Intrinsically Efficient, Stable, and Bounded Off-Policy Evaluation for Reinforcement Learning
This addresses the problem of reliably evaluating decision policies without costly exploration for researchers and practitioners in reinforcement learning, representing an incremental improvement over existing methods.
The paper tackled the problem of off-policy evaluation in reinforcement learning, where existing methods like importance sampling and doubly robust estimates have limitations in efficiency, stability, and boundedness; the result was new estimators based on empirical likelihood that are always more efficient and inherit stability and boundedness properties, with empirical studies showing advantages.
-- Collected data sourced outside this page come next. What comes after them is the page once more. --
===== src/rtl/pong_score_keeper.sv =====
// pong_score_keeper: edge-miss detection, per-player scoring and serve
// sequencing for the pong game core. Every output is registered; the
// state output is the FSM state register itself.
module pong_score_keeper #(
    parameter int SCREEN_WIDTH = 200,
    parameter int WIN_SCORE    = 9,
    parameter int HOLD_TICKS   = 16
) (
    input  logic       clk,
    input  logic       reset,
    input  logic       tick,
    input  logic [7:0] ball_x,
    input  logic       score_clear,
    output logic       serve,
    output logic       point_left,
    output logic       point_right,
    output logic [3:0] score_left,
    output logic [3:0] score_right,
    output logic       game_over,
    output logic       winner,
    output logic [1:0] state
);

    typedef enum logic [1:0] {
        S_SERVE = 2'd0,
        S_PLAY  = 2'd1,
        S_HOLD  = 2'd2,
        S_OVER  = 2'd3
    } state_t;

    localparam logic [7:0] EDGE_X    = 8'(SCREEN_WIDTH - 1);
    localparam logic [3:0] WIN_VAL   = 4'(WIN_SCORE);
    localparam logic [7:0] HOLD_LOAD = 8'(HOLD_TICKS - 1);

    state_t     cur_state, nxt_state;
    logic [7:0] hold_cnt, nxt_hold;
    logic [3:0] nxt_score_l, nxt_score_r;
    logic [3:0] inc_l, inc_r;
    logic       nxt_serve, nxt_pt_l, nxt_pt_r, nxt_over, nxt_winner;

    assign state = cur_state;
    assign inc_l = score_left + 4'd1;
    assign inc_r = score_right + 4'd1;

    // State and every output register; reset wins over everything else.
    always_ff @(posedge clk) begin
        if (reset) begin
            cur_state   <= S_SERVE;
            hold_cnt    <= 8'd0;
            serve       <= 1'b0;
            point_left  <= 1'b0;
            point_right <= 1'b0;
            score_left  <= 4'd0;
            score_right <= 4'd0;
            game_over   <= 1'b0;
            winner      <= 1'b0;
        end else begin
            cur_state   <= nxt_state;
            hold_cnt    <= nxt_hold;
            serve       <= nxt_serve;
            point_left  <= nxt_pt_l;
            point_right <= nxt_pt_r;
            score_left  <= nxt_score_l;
            score_right <= nxt_score_r;
            game_over   <= nxt_over;
            winner      <= nxt_winner;
        end
    end

    // Next state and next output values; score_clear overrides tick handling.
    always_comb begin
        nxt_state   = cur_state;
        nxt_hold    = hold_cnt;
        nxt_serve   = 1'b0;
        nxt_pt_l    = 1'b0;
        nxt_pt_r    = 1'b0;
        nxt_score_l = score_left;
        nxt_score_r = score_right;
        nxt_over    = game_over;
        nxt_winner  = winner;

        if (score_clear) begin
            nxt_state   = S_SERVE;
            nxt_hold    = 8'd0;
            nxt_score_l = 4'd0;
            nxt_score_r = 4'd0;
            nxt_over    = 1'b0;
            nxt_winner  = 1'b0;
        end else begin
            case (cur_state)
                S_SERVE: begin
                    nxt_serve = 1'b1;
                    nxt_state = S_PLAY;
                end
                S_PLAY: begin
                    if (tick && ball_x == 8'd0) begin
                        // Left player missed: point to the right.
                        nxt_score_r = inc_r;
                        nxt_pt_r    = 1'b1;
                        if (inc_r == WIN_VAL) begin
                            nxt_state  = S_OVER;
                            nxt_over   = 1'b1;
                            nxt_winner = 1'b1;
                        end else begin
                            nxt_state = S_HOLD;
                            nxt_hold  = HOLD_LOAD;
                        end
                    end else if (tick && ball_x == EDGE_X) begin
                        // Right player missed: point to the left.
                        nxt_score_l = inc_l;
                        nxt_pt_l    = 1'b1;
                        if (inc_l == WIN_VAL) begin
                            nxt_state  = S_OVER;
                            nxt_over   = 1'b1;
                            nxt_winner = 1'b0;
                        end else begin
                            nxt_state = S_HOLD;
                            nxt_hold  = HOLD_LOAD;
                        end
                    end
                end
                S_HOLD: begin
                    // ball_x ignored here so a parked ball cannot rescore.
                    if (tick) begin
                        if (hold_cnt == 8'd0) nxt_state = S_SERVE;
                        else                  nxt_hold  = hold_cnt - 8'd1;
                    end
                end
                default: ;  // S_OVER: frozen until clear or reset
            endcase
        end
    end

endmodule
Off-policy evaluation (OPE) in both contextual bandits and reinforcement learning allows one to evaluate novel decision policies without needing to conduct exploration, which is often costly or otherwise infeasible. The problem's importance has attracted many proposed solutions, including importance sampling (IS), self-normalized IS (SNIS), and doubly robust (DR) estimates. DR and its variants ensure semiparametric local efficiency if Q-functions are well-specified, but if they are not they can be worse than both IS and SNIS. It also does not enjoy SNIS's inherent stability and boundedness. We propose new estimators for OPE based on empirical likelihood that are always more efficient than IS, SNIS, and DR and satisfy the same stability and boundedness properties as SNIS. On the way, we categorize various properties and classify existing estimators by them. Besides the theoretical guarantees, empirical studies suggest the new estimators provide advantages.